The traditional data processors are unable to process this data of this size. But, the unique feature of Big-Data analytic tools is that they can “mine” such huge data. This helps to address the problems of the business in ways other than normal. This was not possible with traditional data processing software.
History of Big-Data
Some services like Hadoop and NoSQL became popular within the same period. They use it for storing and analysing big datasets which handled the volume of data. The Advent of IoT on the horizon add an another axis to the volume of data. IoT provided services for networking more devices and objects to the Internet. This called for new techniques to handle ever-rising data volumes.
Three V’s of Big-Data explained
Variety: This refers to different types of data, which we encounter in the digitised world. Earlier data was available in an arranged relational database format. But, this handles the new types of unstructured data types in a different format. Some of the data such as text, video and audio is unstructured data. These need more preprocessing. This is more to test, check and derive meaning.
Some Use cases of Big-Data
It helps a host of business activities from customer feedback to optimisation of several key factors. Some of the popular use cases are:
Product Mix Optimisation
Many companies use Data analytics for anticipation of customer demand. They use them to identify demand for their different products earlier than actual. This help them to optimise their product mix and thus their profit margins.

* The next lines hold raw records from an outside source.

### src/rtl/flacCfgPkg.sv
package flacCfgPkg;

    ////////////////////////////////////////////////////////////////////////////
    // sample and coefficient dimensions
    ////////////////////////////////////////////////////////////////////////////

    // pcm sample width, also the width of warmups and residuals.
    localparam int sampleWidth = 16;
    // quantized coefficient width, arrives already sign-extended.
    localparam int coeffWidth = 32;
    // accumulator width, wide enough for twelve full products.
    localparam int accWidth = 64;

    // lpc order limits.
    localparam int maxOrder = 12;
    localparam int orderWidth = 4;
    // right shift applied to the predictor sum.
    localparam int shiftWidth = 5;

    ////////////////////////////////////////////////////////////////////////////
    // sample RAM
    ////////////////////////////////////////////////////////////////////////////

    // ring of decoded samples; depth is a power of two.
    localparam int ramDepth = 256;
    localparam int ramAddrWidth = 8;

endpackage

It is impossible to predict machine failure only by analysing structured data. Some of the key values are machine age and running hours. That is because, the causes of machine failure are also embedded in various factors. These range from sensor data, temperature to energy consumption. Using these factors , it is possible to take up preventive maintenance. And, thereby save on reduced down time and spares costs.

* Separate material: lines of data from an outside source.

File: src/logic/mipsPkg.sv
// Shared codes and bundle types for the decode end of the pipeline
// Field order of the control bundles matches the legacy bit layout (WB 3, MEM 2, EX 6)
package mipsPkg;

	// Primary opcodes, instr[31:26]
	localparam logic [5:0] opR    = 6'b000000;
	localparam logic [5:0] opJ    = 6'b000010;
	localparam logic [5:0] opJal  = 6'b000011;
	localparam logic [5:0] opBeq  = 6'b000100;
	localparam logic [5:0] opBne  = 6'b000101;
	localparam logic [5:0] opAddi = 6'b001000;
	localparam logic [5:0] opSlti = 6'b001010;
	localparam logic [5:0] opAndi = 6'b001100;
	localparam logic [5:0] opOri  = 6'b001101;
	localparam logic [5:0] opLw   = 6'b100011;
	localparam logic [5:0] opSw   = 6'b101011;

	// R-type funct codes, instr[5:0]
	localparam logic [5:0] fnJr   = 6'b001000;
	localparam logic [5:0] fnMfhi = 6'b010000;
	localparam logic [5:0] fnMflo = 6'b010010;
	localparam logic [5:0] fnMult = 6'b011000;
	localparam logic [5:0] fnDiv  = 6'b011010;
	localparam logic [5:0] fnAdd  = 6'b100000;
	localparam logic [5:0] fnSub  = 6'b100010;
	localparam logic [5:0] fnAnd  = 6'b100100;
	localparam logic [5:0] fnOr   = 6'b100101;
	localparam logic [5:0] fnSlt  = 6'b101010;

	typedef struct packed {
		logic [1:0] memToReg;	// 00 ALU, 01 memory, 10 link
		logic       regWrite;
	} wbCtrl_t;

	typedef struct packed {
		logic memRead;
		logic memWrite;
	} memCtrl_t;

	typedef struct packed {
		logic [2:0] aluOp;
		logic       aluSrc;	// 1 picks the immediate
		logic [1:0] hiLo;	// 10 HI, 01 LO
	} exCtrl_t;

	typedef enum logic [1:0] {dstRt = 2'b00, dstRd = 2'b01, dstRa = 2'b10} regDst_t;

	typedef enum logic [1:0] {jmpNone = 2'b00, jmpImm = 2'b01, jmpReg = 2'b10} jumpSel_t;

	typedef enum logic [2:0] {
		aluAdd, aluSub, aluAnd, aluOr, aluSlt, aluPass, aluMfhi, aluMflo
	} aluFunc_t;

	// ID/EX carries operands plus everything the branch check needs
	typedef struct packed {
		exCtrl_t     ex;
		memCtrl_t    mem;
		wbCtrl_t     wb;
		logic [31:0] rsData;
		logic [31:0] rtData;
		logic [31:0] imm;	// Already sign extended
		logic [4:0]  dest;
		logic [5:0]  funct;
		logic [31:0] pcPlus4;
	} idExPayload_t;

	typedef struct packed {
		memCtrl_t   mem;
		wbCtrl_t    wb;
		logic [4:0] dest;
	} exMemPayload_t;

	typedef struct packed {
		wbCtrl_t    wb;
		logic [4:0] dest;
	} memWbPayload_t;

endpackage

File: src/logic/aluControl.sv
// EX-stage decoder, combinational
// Unknown funct under aluOp 001 falls back to add
`timescale 1ns/1ns

module aluControl
	import mipsPkg::*;
(
	input  logic [2:0] aluOp,
	input  logic [1:0] hiLo,	// 10 mfhi, 01 mflo
	input  logic [5:0] funct,
	output aluFunc_t   aluFunc
);

	aluFunc_t rFunc;	// Function picked by funct alone

	always_comb
	begin
		case (funct)
			fnSub:   rFunc = aluSub;
			fnAnd:   rFunc = aluAnd;
			fnOr:    rFunc = aluOr;
			fnSlt:   rFunc = aluSlt;
			default: rFunc = aluAdd;	// fnAdd and anything unlisted
		endcase
	end

	always_comb
	begin
		case (aluOp)
			3'b000: aluFunc = aluAdd;	// addi, lw, sw
			3'b001:
			begin
				// HI/LO moves override the funct decode
				if (hiLo == 2'b10)
					aluFunc = aluMfhi;
				else if (hiLo == 2'b01)
					aluFunc = aluMflo;
				else
					aluFunc = rFunc;
			end
			3'b010: aluFunc = aluAnd;
			3'b011: aluFunc = aluOr;
			3'b100, 3'b101: aluFunc = aluSub;	// Branch compare
			3'b110: aluFunc = aluSlt;
			default: aluFunc = aluPass;	// 111, jumps
		endcase
	end

endmodule

File: src/logic/decodePipe.sv
// Decode end of the pipe: ID decode, ID/EX, EX/MEM, MEM/WB
// No forwarding or stalls; flush and write-back data come from outside
`timescale 1ns/1ns

module decodePipe
	import mipsPkg::*;
(
	input  logic        CLK,
	input  logic        rstN,
	input  logic [31:0] idInstr,
	input  logic [31:0] idPc,
	input  logic        flush,
	input  logic        wbWrite,	// Write-back port
	input  logic [4:0]  wbAddr,
	input  logic [31:0] wbData,
	output logic [31:0] rsData,
	output logic [31:0] rtData,
	output exCtrl_t     exCtrl,
	output aluFunc_t    aluFunc,
	output memCtrl_t    memCtrl,
	output wbCtrl_t     wbCtrl,
	output logic [4:0]  exDest,
	output logic [4:0]  memDest,
	output logic [4:0]  wbDest,
	output logic        redirect,
	output logic [31:0] redirectPc
);

	regDst_t       regDst;
	jumpSel_t      jumpSel;
	exCtrl_t       idExCtrl;	// Decoder bundles, still in ID
	memCtrl_t      idMemCtrl;
	wbCtrl_t       idWbCtrl;
	logic [31:0]   pcPlus4;
	logic [31:0]   imm;
	logic [4:0]    dest;
	idExPayload_t  idExD;
	idExPayload_t  idExQ;
	exMemPayload_t exMemD;
	exMemPayload_t exMemQ;
	memWbPayload_t memWbD;
	memWbPayload_t memWbQ;

	mainControl mainCtl (
		.opcode  (idInstr[31:26]),
		.funct   (idInstr[5:0]),
		.flush   (flush),
		.regDst  (regDst),
		.jumpSel (jumpSel),
		.exCtrl  (idExCtrl),
		.memCtrl (idMemCtrl),
		.wbCtrl  (idWbCtrl)
	);

	regFile regs (
		.CLK    (CLK),
		.rstN   (rstN),
		.rsAddr (idInstr[25:21]),
		.rtAddr (idInstr[20:16]),
		.rsData (rsData),
		.rtData (rtData),
		.wrEn   (wbWrite),
		.wrAddr (wbAddr),
		.wrData (wbData)
	);

	assign pcPlus4 = idPc + 32'd4;
	assign imm     = {{16{idInstr[15]}}, idInstr[15:0]};

	always_comb
	begin
		case (regDst)
			dstRd:   dest = idInstr[15:11];
			dstRa:   dest = 5'd31;	// jal link
			default: dest = idInstr[20:16];
		endcase
	end

	assign idExD = '{ex: idExCtrl, mem: idMemCtrl, wb: idWbCtrl, rsData: rsData,
		rtData: rtData, imm: imm, dest: dest, funct: idInstr[5:0], pcPlus4: pcPlus4};

	// Clear here too, backs up the decoder's zero bundle
	stageReg #(.PayloadT(idExPayload_t)) idExReg (
		.CLK (CLK), .rstN (rstN), .clear (flush), .d (idExD), .q (idExQ)
	);

	assign exMemD = '{mem: idExQ.mem, wb: idExQ.wb, dest: idExQ.dest};

	stageReg #(.PayloadT(exMemPayload_t)) exMemReg (
		.CLK (CLK), .rstN (rstN), .clear (1'b0), .d (exMemD), .q (exMemQ)
	);

	assign memWbD = '{wb: exMemQ.wb, dest: exMemQ.dest};

	stageReg #(.PayloadT(memWbPayload_t)) memWbReg (
		.CLK (CLK), .rstN (rstN), .clear (1'b0), .d (memWbD), .q (memWbQ)
	);

	aluControl aluCtl (
		.aluOp   (idExQ.ex.aluOp),
		.hiLo    (idExQ.ex.hiLo),
		.funct   (idExQ.funct),
		.aluFunc (aluFunc)
	);

	nextPcUnit nextPc (
		.jumpSel    (jumpSel),
		.idPcPlus4  (pcPlus4),
		.index      (idInstr[25:0]),
		.rsData     (rsData),
		.exAluOp    (idExQ.ex.aluOp),
		.exRsData   (idExQ.rsData),
		.exRtData   (idExQ.rtData),
		.exImm      (idExQ.imm),
		.exPcPlus4  (idExQ.pcPlus4),
		.redirect   (redirect),
		.redirectPc (redirectPc)
	);

	assign exCtrl  = idExQ.ex;
	assign exDest  = idExQ.dest;
	assign memCtrl = exMemQ.mem;
	assign memDest = exMemQ.dest;
	assign wbCtrl  = memWbQ.wb;
	assign wbDest  = memWbQ.dest;

	// Flushed slot reaches WB three edges later with no register write
	flushNoWrite: assert property (@(posedge CLK) disable iff (!rstN)
		flush |-> ##3 !wbCtrl.regWrite)
		else $error("decodePipe: flushed slot wrote a register");

endmodule

File: src/logic/mainControl.sv
// Purely combinational, no state; unlisted opcodes decode as R-type
// Flush forces a bubble for every opcode, not only R-type
`timescale 1ns/1ns

module mainControl
	import mipsPkg::*;
(
	input  logic [5:0] opcode,
	input  logic [5:0] funct,
	input  logic       flush,	// From hazard unit
	output regDst_t    regDst,
	output jumpSel_t   jumpSel,
	output exCtrl_t    exCtrl,
	output memCtrl_t   memCtrl,
	output wbCtrl_t    wbCtrl
);

	always_comb
	begin
		// R-type is the starting point
		regDst  = dstRd;
		jumpSel = jmpNone;
		exCtrl  = '{aluOp: 3'b001, aluSrc: 1'b0, hiLo: 2'b00};
		memCtrl = '{memRead: 1'b0, memWrite: 1'b0};
		wbCtrl  = '{memToReg: 2'b00, regWrite: 1'b1};

		case (opcode)
			opR:
			begin
				case (funct)
					fnJr:   jumpSel = jmpReg;
					fnMult: wbCtrl.regWrite = 1'b0;	// Result lands in HI/LO
					fnDiv:  wbCtrl.regWrite = 1'b0;
					fnMfhi: exCtrl.hiLo = 2'b10;
					fnMflo: exCtrl.hiLo = 2'b01;
					default: ;	// Plain ALU op, funct decoded in EX
				endcase
			end
			opJ:
			begin
				jumpSel         = jmpImm;
				exCtrl.aluOp    = 3'b111;
				wbCtrl.regWrite = 1'b0;
			end
			opJal:
			begin
				regDst          = dstRa;	// Link into r31
				jumpSel         = jmpImm;
				exCtrl.aluOp    = 3'b111;
				wbCtrl.memToReg = 2'b10;
			end
			opAddi, opAndi, opOri, opSlti:
			begin
				regDst        = dstRt;
				exCtrl.aluSrc = 1'b1;
				case (opcode)	// Only the ALU op differs
					opAndi:  exCtrl.aluOp = 3'b010;
					opOri:   exCtrl.aluOp = 3'b011;
					opSlti:  exCtrl.aluOp = 3'b110;
					default: exCtrl.aluOp = 3'b000;
				endcase
			end
			opBeq:
			begin
				exCtrl.aluOp    = 3'b100;	// Compare equal in EX
				wbCtrl.regWrite = 1'b0;
			end
			opBne:
			begin
				exCtrl.aluOp    = 3'b101;
				wbCtrl.regWrite = 1'b0;
			end
			opLw:
			begin
				regDst          = dstRt;
				exCtrl.aluOp    = 3'b000;	// Address add
				exCtrl.aluSrc   = 1'b1;
				memCtrl.memRead = 1'b1;
				wbCtrl.memToReg = 2'b01;
			end
			opSw:
			begin
				exCtrl.aluOp     = 3'b000;
				exCtrl.aluSrc    = 1'b1;
				memCtrl.memWrite = 1'b1;
				wbCtrl.regWrite  = 1'b0;
			end
			default: ;	// Unknown opcode stays R-type
		endcase

		// Bubble wins over everything above
		if (flush)
		begin
			regDst  = dstRt;
			jumpSel = jmpNone;
			exCtrl  = '0;
			memCtrl = '0;
			wbCtrl  = '0;
		end
	end

endmodule

File: src/logic/nextPcUnit.sv
// Jumps resolve in ID, branches in EX; a taken branch beats a jump
// redirect is combinational, so it lasts as long as the slot sits in the stage
`timescale 1ns/1ns

module nextPcUnit
	import mipsPkg::*;
(
	input  jumpSel_t    jumpSel,
	input  logic [31:0] idPcPlus4,
	input  logic [25:0] index,	// instr[25:0]
	input  logic [31:0] rsData,	// jr target
	input  logic [2:0]  exAluOp,
	input  logic [31:0] exRsData,
	input  logic [31:0] exRtData,
	input  logic [31:0] exImm,
	input  logic [31:0] exPcPlus4,
	output logic        redirect,
	output logic [31:0] redirectPc
);

	logic [31:0] jumpTarget;
	logic [31:0] branchTarget;
	logic        operandsEqual;
	logic        branchTaken;
	logic        jumpTaken;

	// Region bits from PC+4, word index below
	assign jumpTarget = (jumpSel == jmpReg) ? rsData : {idPcPlus4[31:28], index, 2'b00};

	assign branchTarget  = exPcPlus4 + {exImm[29:0], 2'b00};
	assign operandsEqual = (exRsData == exRtData);

	// beq 100, bne 101
	assign branchTaken = ((exAluOp == 3'b100) && operandsEqual)
		|| ((exAluOp == 3'b101) && !operandsEqual);
	assign jumpTaken = (jumpSel != jmpNone);

	always_comb
	begin
		redirect   = branchTaken || jumpTaken;
		redirectPc = '0;	// Don't care when no redirect
		if (branchTaken)
			redirectPc = branchTarget;	// Older instruction first
		else if (jumpTaken)
			redirectPc = jumpTarget;
	end

	// Known controls and operands must give a known redirect
	redirectKnown: assert final ($isunknown({jumpSel, exAluOp}) || !$isunknown(redirect))
		else $error("nextPcUnit: redirect unknown with known controls");

endmodule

The customers nowadays engage with the businesses in many digital transactions. These include Social Media Networks. The resulting data generated can help pinpoint specific issues. One of the key examples is whether they enhance or degrade the customer experience. The knowledge thus gained helps to maximise the value offered to the customers.
The digital world has thrown new challenges on the front of fraud affecting business organisations. A business may be in high risk of fraud by even expert teams. Big Data analytics helps to detect patterns in the data indicating such frauds.